1. Quick Start

FACTS uses RADICAL-EnsembleToolkit (EnTK) and RADICAL-Pilot to execute its modules. While the RADICAL tools are specifically designed for executing on a range of supported high performance computing (HPC) platforms, FACTS can also execute on a GNU/Linux workstation, virtual machine or container. Here we offer instructions for each deployment scenario but if you want to run FACTS at scale on an HPC platform, please contact us and we will be happy to offer tailored support.

Warning

FACTS MUST be used within a dedicated Python virtual environment. You can use venv, conda or virtualenv to create one. If you try to install FACTS system-wide, it will fail.

1.1. Installing and Using FACTS on a GNU/Linux Workstation

  1. Clone the FACTS repository:

    git clone https://github.com/radical-collaboration/facts.git
    
  2. Download modules-data from Zenodo:

    wget -P facts/modules-data -i facts/modules-data/modules-data.urls.txt
    

    As of December 2022, the data for stable FACTS modules are available on Zenodo at https://doi.org/10.5281/zenodo.7478191 and https://doi.org/10.5281/zenodo.7478447 (note, split between two Zenodo entries because of size limitations). (If you have multiple users of FACTS, you might want to put these ~60 GB of files in a common location and soft-link to each user’s directory.)

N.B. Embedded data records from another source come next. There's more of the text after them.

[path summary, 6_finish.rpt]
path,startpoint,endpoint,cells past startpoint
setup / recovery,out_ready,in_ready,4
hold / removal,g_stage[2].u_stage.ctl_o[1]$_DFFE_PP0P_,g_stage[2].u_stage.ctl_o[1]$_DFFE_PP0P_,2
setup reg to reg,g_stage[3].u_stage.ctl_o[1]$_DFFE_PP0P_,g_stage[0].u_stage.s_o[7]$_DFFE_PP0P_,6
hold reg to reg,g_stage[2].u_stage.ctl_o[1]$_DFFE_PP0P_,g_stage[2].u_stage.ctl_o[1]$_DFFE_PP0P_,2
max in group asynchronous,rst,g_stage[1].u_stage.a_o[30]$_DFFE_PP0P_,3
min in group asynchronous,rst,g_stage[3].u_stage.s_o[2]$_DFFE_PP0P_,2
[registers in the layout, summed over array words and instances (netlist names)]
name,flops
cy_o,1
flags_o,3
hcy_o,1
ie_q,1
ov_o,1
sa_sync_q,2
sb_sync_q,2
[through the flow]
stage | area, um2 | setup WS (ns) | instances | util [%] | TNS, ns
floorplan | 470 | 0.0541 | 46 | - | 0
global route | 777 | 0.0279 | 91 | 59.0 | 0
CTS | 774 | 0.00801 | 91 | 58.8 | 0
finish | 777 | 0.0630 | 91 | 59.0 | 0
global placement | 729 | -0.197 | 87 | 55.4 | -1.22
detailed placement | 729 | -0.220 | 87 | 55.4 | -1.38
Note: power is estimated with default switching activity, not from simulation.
--- src/flat_wrapper.sv ---
// flat-port wrapper written by rule: the top's interface ports become plain ports
module vpl_serial_addsub_flat import vpl_addsub_pkg::*;
#(
  parameter int NIBBLES = 4
)
  (clk, rst, bus_in_valid, bus_a, bus_b, bus_sub, bus_out_ready, bus_in_ready, bus_out_valid, bus_sum, bus_cout, bus_ovf, bus_zero);
  vpl_serial_addsub_if #(.NIBBLES(NIBBLES)) bus_i ();
  input logic clk;
  input logic rst;
  input wire logic [$bits(bus_i.in_valid)-1:0] bus_in_valid;
  input wire logic [$bits(bus_i.a)-1:0] bus_a;
  input wire logic [$bits(bus_i.b)-1:0] bus_b;
  input wire logic [$bits(bus_i.sub)-1:0] bus_sub;
  input wire logic [$bits(bus_i.out_ready)-1:0] bus_out_ready;
  output wire logic [$bits(bus_i.in_ready)-1:0] bus_in_ready;
  output wire logic [$bits(bus_i.out_valid)-1:0] bus_out_valid;
  output wire logic [$bits(bus_i.sum)-1:0] bus_sum;
  output wire logic [$bits(bus_i.cout)-1:0] bus_cout;
  output wire logic [$bits(bus_i.ovf)-1:0] bus_ovf;
  output wire logic [$bits(bus_i.zero)-1:0] bus_zero;
  assign bus_i.in_valid = bus_in_valid;
  assign bus_i.a = bus_a;
  assign bus_i.b = bus_b;
  assign bus_i.sub = bus_sub;
  assign bus_i.out_ready = bus_out_ready;
  assign bus_in_ready = bus_i.in_ready;
  assign bus_out_valid = bus_i.out_valid;
  assign bus_sum = bus_i.sum;
  assign bus_cout = bus_i.cout;
  assign bus_ovf = bus_i.ovf;
  assign bus_zero = bus_i.zero;
  vpl_serial_addsub #(.NIBBLES(NIBBLES)) u_core (.clk(clk), .rst(rst), .bus(bus_i));
endmodule
### config.mk
export PLATFORM = sky130hd
export DESIGN_NAME = alu_result_fifo
export DESIGN_NICKNAME = d
export VERILOG_FILES = /design/src/rtl/alu_result_fifo.sv
export SDC_FILE = /design/constraint.sdc
export NUM_CORES = 1
export LEC_CHECK = 0
export CAP_MARGIN = 10
export CORE_MARGIN = 2
export CORE_UTILIZATION = 52
export CTS_CLUSTER_SIZE = 8
export DETAILED_ROUTE_END_ITERATION = 7
export PLACE_DENSITY = 0.86
export SETUP_SLACK_MARGIN = 0.2
export SYNTH_ARGS = -nofsm -noshare
export SYNTH_HDL_FRONTEND = slang
export SYNTH_SLANG_ARGS = --single-unit
### constraint.sdc
create_clock -name clk -period 2.5 [get_ports clk]
set_input_delay 0.375 -clock clk [delete_from_list [all_inputs] [get_ports clk]]
set_output_delay 0.375 -clock clk [all_outputs]
set_load 0.005 [all_outputs]
### src/rtl/alu_result_fifo.sv
// Registered FIFO for ALU results {sel, c, y} with a saturating carry-out counter.
// Optional per-entry even parity is enabled by defining ALU_RESULT_FIFO_PARITY_EN.
module alu_result_fifo #(
   parameter int WIDTH = 4,
   parameter int DEPTH = 4
) (
   input  logic                       clk,
   input  logic                       rst,
   input  logic                       in_valid,
   output logic                       in_ready,
   input  logic [2:0]                 in_sel,
   input  logic [WIDTH-1:0]           in_y,
   input  logic                       in_c,
   output logic                       out_valid,
   input  logic                       out_ready,
   output logic [2:0]                 out_sel,
   output logic [WIDTH-1:0]           out_y,
   output logic                       out_c,
   output logic                       out_par,
   output logic [$clog2(DEPTH):0]     level,
   output logic [7:0]                 carry_cnt,
   input  logic                       cnt_clr
);

   localparam int PW = $clog2(DEPTH);
   localparam int LW = PW + 1;

   logic [PW-1:0]    wr_ptr;
   logic [PW-1:0]    rd_ptr;
   logic [LW-1:0]    count;
   logic             wr;
   logic             rd;

   logic [2:0]       mem_sel [DEPTH];
   logic             mem_c   [DEPTH];
   logic [WIDTH-1:0] mem_y   [DEPTH];

   // Handshake: a transfer happens on a rising edge where valid and ready are
   // both 1. in_ready and out_valid come only from the registered occupancy,
   // so neither depends on in_valid or out_ready in the same cycle.
   assign in_ready  = (count != LW'(DEPTH));
   assign out_valid = (count != '0);
   assign wr        = in_valid & in_ready;
   assign rd        = out_valid & out_ready;
   assign level     = count;

   always_ff @(posedge clk) begin
      if (wr) begin
         mem_sel[wr_ptr] <= in_sel;
         mem_c[wr_ptr]   <= in_c;
         mem_y[wr_ptr]   <= in_y;
      end
   end

   always_ff @(posedge clk) begin
      if (rst) begin
         wr_ptr    <= '0;
         rd_ptr    <= '0;
         count     <= '0;
         carry_cnt <= '0;
      end else begin
         if (wr) wr_ptr <= wr_ptr + PW'(1);
         if (rd) rd_ptr <= rd_ptr + PW'(1);
         case ({wr, rd})
            2'b10:   count <= count + LW'(1);
            2'b01:   count <= count - LW'(1);
            default: count <= count;
         endcase
         // Clear beats a simultaneous carry write; the count sticks at 255.
         if (cnt_clr)
            carry_cnt <= '0;
         else if (wr && in_c && (carry_cnt != 8'hFF))
            carry_cnt <= carry_cnt + 8'd1;
      end
   end

   assign out_sel = out_valid ? mem_sel[rd_ptr] : '0;
   assign out_c   = out_valid ? mem_c[rd_ptr]   : 1'b0;
   assign out_y   = out_valid ? mem_y[rd_ptr]   : '0;

`ifdef ALU_RESULT_FIFO_PARITY_EN
   logic mem_par [DEPTH];

   always_ff @(posedge clk) begin
      if (wr) mem_par[wr_ptr] <= ^{in_sel, in_c, in_y};
   end

   assign out_par = out_valid ? mem_par[rd_ptr] : 1'b0;
`else
   assign out_par = 1'b0;
`endif

endmodule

    Rather than installing the data files for all modules, some of which are many gigabytes in size, you might wish to create a custom version of modules-data.urls.txt that includes only the data files for modules you intended to use. For example, if you are only planning on doing global projections with the modules used in the Kopp et al. (2023) manuscript, you could use the modules-data.global_only.urls.txt file instead:

    wget -P facts/modules-data -i facts/modules-data/modules-data.global_only.urls.txt
    
  3. Create and activate a Python virtual environment, and install FACTS’s Python dependences in it. You can use venv, conda or virtualenv to create your Python virtual environment. See these instructions for further details. Using venv:

    python3 -m venv ve3
    . ve3/bin/activate
    pip install --upgrade setuptools pip wheel
    pip install radical.entk pyyaml
    
  4. Test your install by running the dummy experiment:

    cd facts
    python3 runFACTS.py experiments/dummy
    
  5. If you wish to run the emulandice module set, additional steps are necessary, as this module set is a wrapper around separately developed R code (see https://github.com/tamsinedwards/emulandice/). First, ensure R and cmake are installed. On Ubuntu, these are provided by the r-base and cmake packages. Then build emulandice and a tar file of its associated R dependencies:

    modules/emulandice/emulandice_config.sh
    
  6. Create a new experiment. For example:

    mkdir test
    cp -r experiments/coupling.ssp585/config.yml test
    
  7. Run your experiment:

    python3 runFACTS.py test
    

Note that all the input files for the experiment (which can be tens of GB if you are doing local sea-level projections that rely upon CMIP output) will get copied to a sandbox created for each run. If you are running FACTS using localhost as a resource, this sandbox directory is ~/radical.pilot.sandbox. If you have space limits on your home directory, you may want to make this a symlink to a directory with fewer space limits prior to running FACTS. The task-level .out and .err files in the sandbox are key to debugging module-level code failures; thus, this sandbox is not deleted by default. However, if you wish to save space and do not need these files for debugging, you may wish to save space by deleting the subdirectories of the sandbox folder after each run.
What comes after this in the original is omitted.